It’s so cold in Florida that iguanas are falling from their perches in suburban trees. Temperatures dipped below 40 degrees Fahrenheit early Thursday in parts of South Florida, according to the National Weather Service in Miami. That’s chilly enough to immobilize the green iguanas common in the region. Palm Beach Post columnist Frank Cerabino tweeted a photograph of an iguana lying belly-up next to his swimming pool. But well-meaning residents finding stiffened iguanas are advised to leave them alone, as the animals may feel threatened and bite once they warm up.

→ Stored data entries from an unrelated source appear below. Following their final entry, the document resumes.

===== src/common/apple_mem_pkg.sv =====
`default_nettype none

package apple_mem_pkg;

    // ----------------------------------------
    // Bus and shadow word widths
    // ----------------------------------------
    localparam int unsigned A2_ADDR_W  = 16;
    localparam int unsigned A2_DATA_W  = 8;
    localparam int unsigned VRAM_LANES = 4;

    typedef logic [A2_ADDR_W-1:0]            a2_addr_t;
    typedef logic [A2_DATA_W-1:0]            a2_data_t;
    typedef logic [A2_DATA_W*VRAM_LANES-1:0] vram_word_t;
    typedef logic [VRAM_LANES-1:0]           byte_en_t;

    // Shadow RAM word-address widths
    localparam int unsigned TEXT_ADDR_W  = 10;
    localparam int unsigned HIRES_ADDR_W = 12;

    // ----------------------------------------
    // Soft switch locations
    // ----------------------------------------
    localparam logic [11:0] SW_II_PAGE     = 12'hC05;
    localparam logic [11:0] SW_IIE_PAGE    = 12'hC00;
    localparam a2_addr_t    STATE_REG_ADDR = 16'hC068;

    // II display switches, index is address bits 3..1
    localparam int unsigned SW_TEXT  = 0;
    localparam int unsigned SW_MIXED = 1;
    localparam int unsigned SW_PAGE2 = 2;
    localparam int unsigned SW_HIRES = 3;
    localparam int unsigned SW_AN0   = 4;
    localparam int unsigned SW_AN1   = 5;
    localparam int unsigned SW_AN2   = 6;
    localparam int unsigned SW_AN3   = 7;

    // IIe memory switches
    localparam int unsigned SW_STORE80   = 0;
    localparam int unsigned SW_RAMRD     = 1;
    localparam int unsigned SW_RAMWRT    = 2;
    localparam int unsigned SW_INTCXROM  = 3;
    localparam int unsigned SW_ALTZP     = 4;
    localparam int unsigned SW_SLOTC3ROM = 5;
    localparam int unsigned SW_COL80     = 6;
    localparam int unsigned SW_ALTCHAR   = 7;

endpackage

`default_nettype wire


===== src/logic/soft_switches.sv =====
`timescale 1ns/10ps
`default_nettype none

module soft_switches
    import apple_mem_pkg::*;
(
    input  wire           a2bus_if,
    input  wire           arst_n_i,
    input  wire a2_addr_t addr_i,
    input  wire a2_data_t data_i,
    input  wire           rw_n_i,
    input  wire           phi1_posedge_i,
    input  wire           m2sel_n_i,

    output logic          text_mode_o,
    output logic          mixed_mode_o,
    output logic          page2_o,
    output logic          hires_mode_o,
    output logic [3:0]    an_o,
    output logic          store80_o,
    output logic          ramrd_o,
    output logic          ramwrt_o,
    output logic          intcxrom_o,
    output logic          altzp_o,
    output logic          slotc3rom_o,
    output logic          col80_o,
    output logic          altchar_o
);

    // Power-up state: text mode with annunciator 3 set
    localparam logic [7:0] II_RESET = 8'(1 << SW_TEXT) | 8'(1 << SW_AN3);

    logic [7:0] sw_ii_q;
    logic [7:0] sw_iie_q;
    logic       bus_access;
    logic       bus_write;
    logic       state_wr;

    // Only accesses on the motherboard side count
    assign bus_access = phi1_posedge_i && !m2sel_n_i;
    assign bus_write  = bus_access && !rw_n_i;
    assign state_wr   = bus_write && (addr_i == STATE_REG_ADDR);

    // Display switches toggle on reads and writes alike
    always_ff @(posedge a2bus_if or negedge arst_n_i) begin
        if (!arst_n_i) begin
            sw_ii_q <= II_RESET;
        end else if (bus_access && (addr_i[15:4] == SW_II_PAGE)) begin
            sw_ii_q[addr_i[3:1]] <= addr_i[0];
        end else if (state_wr) begin
            sw_ii_q[SW_PAGE2] <= data_i[6];
        end
    end

    // Memory switches respond to writes only
    always_ff @(posedge a2bus_if or negedge arst_n_i) begin
        if (!arst_n_i) begin
            sw_iie_q <= '0;
        end else if (bus_write && (addr_i[15:4] == SW_IIE_PAGE)) begin
            sw_iie_q[addr_i[3:1]] <= addr_i[0];
        end else if (state_wr) begin
            sw_iie_q[SW_RAMRD]    <= data_i[5];
            sw_iie_q[SW_RAMWRT]   <= data_i[4];
            sw_iie_q[SW_INTCXROM] <= data_i[0];
        end
    end

    // ----------------------------------------
    // Switch levels
    // ----------------------------------------
    assign text_mode_o  = sw_ii_q[SW_TEXT];
    assign mixed_mode_o = sw_ii_q[SW_MIXED];
    assign page2_o      = sw_ii_q[SW_PAGE2];
    assign hires_mode_o = sw_ii_q[SW_HIRES];
    assign an_o         = {sw_ii_q[SW_AN3], sw_ii_q[SW_AN2], sw_ii_q[SW_AN1], sw_ii_q[SW_AN0]};

    assign store80_o   = sw_iie_q[SW_STORE80];
    assign ramrd_o     = sw_iie_q[SW_RAMRD];
    assign ramwrt_o    = sw_iie_q[SW_RAMWRT];
    assign intcxrom_o  = sw_iie_q[SW_INTCXROM];
    assign altzp_o     = sw_iie_q[SW_ALTZP];
    assign slotc3rom_o = sw_iie_q[SW_SLOTC3ROM];
    assign col80_o     = sw_iie_q[SW_COL80];
    assign altchar_o   = sw_iie_q[SW_ALTCHAR];

endmodule

`default_nettype wire


===== config.mk =====
export PLATFORM = sky130hd
export DESIGN_NAME = soft_switches
export DESIGN_NICKNAME = d
export VERILOG_FILES = /design/src/common/apple_mem_pkg.sv /design/src/logic/soft_switches.sv
export SDC_FILE = /design/constraint.sdc
export NUM_CORES = 1
export LEC_CHECK = 0
export BUFFER_PORTS_ARGS = -buffer_cell sky130_fd_sc_hd__buf_2
export CAP_MARGIN = 20
export CORE_UTILIZATION = 49
export CTS_BUF_LIST = sky130_fd_sc_hd__clkbuf_8
export DETAILED_ROUTE_END_ITERATION = 12
export HOLD_SLACK_MARGIN = 0.1
export PLACE_DENSITY_LB_ADDON = 0.2
export SYNTH_ARGS = -nofsm -noshare
export SYNTH_HDL_FRONTEND = slang
export SYNTH_SLANG_ARGS = --single-unit

===== constraint.sdc =====
create_clock -name a2bus_if -period 1.1 [get_ports a2bus_if]
set_input_delay 0.11 -clock a2bus_if [delete_from_list [all_inputs] [get_ports a2bus_if]]
set_output_delay 0.11 -clock a2bus_if [all_outputs]
set_load 0.1 [all_outputs]

==> results.toml, run 1 <==
[floorplanning]
pin_count = 45
start_util = 0.5516
fp.dieH_um = 44.13
rows = 14
die_w_um = 44.13

[logic_synthesis]
synth_edf_count = 0
yosys.area_share.simple = 0.2863
async_reset_ff_frac = 1.000
ys.flop_type = "dfrtp_1"
synth_compound_area_frac = 0.1165
synth_cells = 84
synth_nets = 113
synth.avg_cell_area_um2 = 10.35
yosysSeqAreaShare = 0.4633
synth_xor_xnor_area_share = 0
synth_seq_cells = 16
syn_area_um2 = 869.6
synth_top_family_by_area = "simple AND/OR/NAND/NOR gates"
synth_warnings = 0
synth_adder_area_share = 0
synth_cell_types = 31
synthMuxAreaShare = 0.1036

[clock_network]
cts-resized-gates = 35
cts.hold.buffers_added = 1
cts_root_buf = "clkbuf_8"
cts_buffers = 3
cts-htree-levels = 1
cts_max_path_buffers = 2
postCtsSetupRepairBufs = 5
cts_sinks = 16

[placed_design]
place_hpwl_mm = 2.471
gp_congestion = 0.9102
portBuffers = 40

[run_status]
stop_stage = "clock tree synthesis"
status = "aborted with a tool error"
error_line = "[ERROR DPL-0038] Utilization greater than 100%, impossible to legalize"
==> stage by stage <==
step           worst slack, ns  cells  hold WS, ns    util  cell area (um^2)
3_5_place_dp           -0.8242    157      0.03987  0.9294              1465
3_3_place_gp           -0.7480    157      0.03306  0.9294              1465
2_1_floorplan          -0.6349     84      -0.1856       -             877.1
==> cell families after synthesis <==
group / Yosys count
AND/OR/NAND/NOR: 40
flip-flops: 16
AO/OA/AOI/OAI: 15
multiplexers: 8
buffers and inverters: 5
==> Yosys cell counts (2+ instances only) <==
cell type | instances | area (um^2)
o211ai_1 | 5 | 37.54
nand4_1 | 2 | 12.51
dfrtp_1 | 14 | 350.3
o21ai_0 | 4 | 20.02
or2_2 | 2 | 12.51
o31ai_1 | 4 | 30.03
nor3_1 | 6 | 30.03
nand2b_1 | 3 | 18.77
inv_1 | 3 | 11.26
nand3_1 | 4 | 20.02
dfstp_2 | 2 | 52.55
nor2_1 | 7 | 26.28
nand2_1 | 3 | 11.26
mux2_2 | 8 | 90.09
==> run 2: changes to the inputs <==
--- a/config.mk
+++ b/config.mk
@@ -7,11 +7,10 @@
 export LEC_CHECK = 0
 export BUFFER_PORTS_ARGS = -buffer_cell sky130_fd_sc_hd__buf_2
 export CAP_MARGIN = 20
-export CORE_UTILIZATION = 49
-export CTS_BUF_LIST = sky130_fd_sc_hd__clkbuf_8
+export CORE_AREA = 2 2 63 65
 export DETAILED_ROUTE_END_ITERATION = 12
-export HOLD_SLACK_MARGIN = 0.1
-export PLACE_DENSITY_LB_ADDON = 0.2
+export DIE_AREA = 0 0 65 67
+export PLACE_DENSITY_LB_ADDON = 0.15
 export SYNTH_ARGS = -nofsm -noshare
 export SYNTH_HDL_FRONTEND = slang
 export SYNTH_SLANG_ARGS = --single-unit
==> results.toml, run 2 <==
[setup_path]
critPathLaunchType = "input pin"
timing_worst_setup_path_type = "in2reg"
cp_slowest_stage_delay_ns = 0.54
critPathTopFamily = "simple AND/OR/NAND/NOR gates"
required_ns = 1.22
critical-path-slowest-cell = "or4b_4"
crit_path_end_kind = "flip-flop"
crit_fanout = 3
crit_top_cell = "buf_6"
cp.arrival_ns = 1.75
cp_cell_sequence = "buf_6 > or4b_4 > buf_6 > nor2_4 > nand4_1 > buf_4 > nor3_4 > mux2_4"
path_buf_inv = 3

[grt]
grt_max_degree = 17
antenna_found_initial = 0
grt_pass1_vias = 1021
grt_usage = 0.1424
grt_overflow = 0
grt_pass1_wl_mm = 4.774

[sta]
rsz0062_at_grt = "yes"
final_hold_viol_count = 0
period_share = 1.480
max_freq_ghz = 0.6142
worst_pin_slew_ns = 0.3647
min_period_ns = 1.628
slew_viol_final = 0
skew_ns = 0
finalSetupViolations = 16
setup_ws_ns = -0.5280
whs_ns = 0.1056
max_slew_margin = 0.7569
setup_tns_ns = -6.702

[clock_network]
cts_sinks = 16
cts_buffers = 3
clk_latency_ns = 0.24
cts_max_path_buffers = 2
cts_root_buf = "clkbuf_8"
cts_tree = "built"
cts-htree-levels = 1
cts.clk_slew.worst_paths_ns = 0.07

[floorplanning]
fp.dieH_um = 67
start_util = 0.2412
die_w_um = 65
core-area_mm2 = 0.003606
dieArea_mm2 = 0.004355
rows = 22
pin_count = 45

[drt]
wl_mm = 2.769
first_iter_violations = 30
wl_per_cell_um = 13.71
drt-pass1-iter-count = 4
drcViolationCount = 0
vias_per_cell = 4.574
vias = 924
postRouteAntennaNets = 0

[placed_design]
portBuffers = 40
dp.cells = 192
gp_congestion = 0.8164
place_ws_ns = -0.7954
place_hpwl_mm = 1.988

[power]
ir_drop_v = 0.0008529
p_leak_uw = 0.0007671
power_uw = 1226
p_per_area_mw_per_mm2 = 688.9

[logic_synthesis]
synth_cell_types = 31
synth_top_area_frac = 0.4029
syn_area_um2 = 869.6
synth_nets = 113
synthTopCellsByCount = "dfrtp_1 (14), mux2_2 (8), nor2_1 (7)"
synth_cells = 84
synth_seq_cells = 16
synth_most_common_cell = "dfrtp_1"
yosysSeqAreaShare = 0.4633
yosys.area.top_type = "dfrtp_1"
synth_edf_count = 0
async_reset_ff_frac = 1.000
synth_warnings = 0
ys.flop_type = "dfrtp_1"
ys_top_cells_by_area = "dfrtp_1 (40%), mux2_2 (10%), dfstp_2 (6.0%)"
synth.avg_cell_area_um2 = 10.35

[run_status]
status = "complete, but fails checks"
violations = "negative setup slack"

[run]
maxCapViolations = 0

[final_layout]
drive_gt1_frac = 0.6753
mostFrequentLayoutCells = "buf_2 (22), buf_4 (22), buf_12 (16)"
fin_nets = 184
antenna_cells = 0
top_regs = "sw_ii_q (8), sw_iie_q (8)"
instances_no_fill = 202
syn2layout_area_growth_pct = 104.6

[hold_path]
min_path_type = "in2reg"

“Don’t assume that they’re dead,” said Kristen Sommers, who oversees the nonnative fish and wildlife program for the Florida Fish and Wildlife Conservation Commission. The cold-blooded creatures native to Central and South America start to get sluggish when temperatures fall below 50 degrees Fahrenheit, Sommers said. If temperatures drop below that, iguanas freeze up. “It’s too cold for them to move,” she said. They’re not the only reptiles stunned by this week’s cold snap: Sea turtles also stiffen up when temperatures fall. The wildlife commission’s biologists have been rescuing cold-stunned sea turtles found floating listlessly on the water or near shore, but no such rescue effort is planned for iguanas.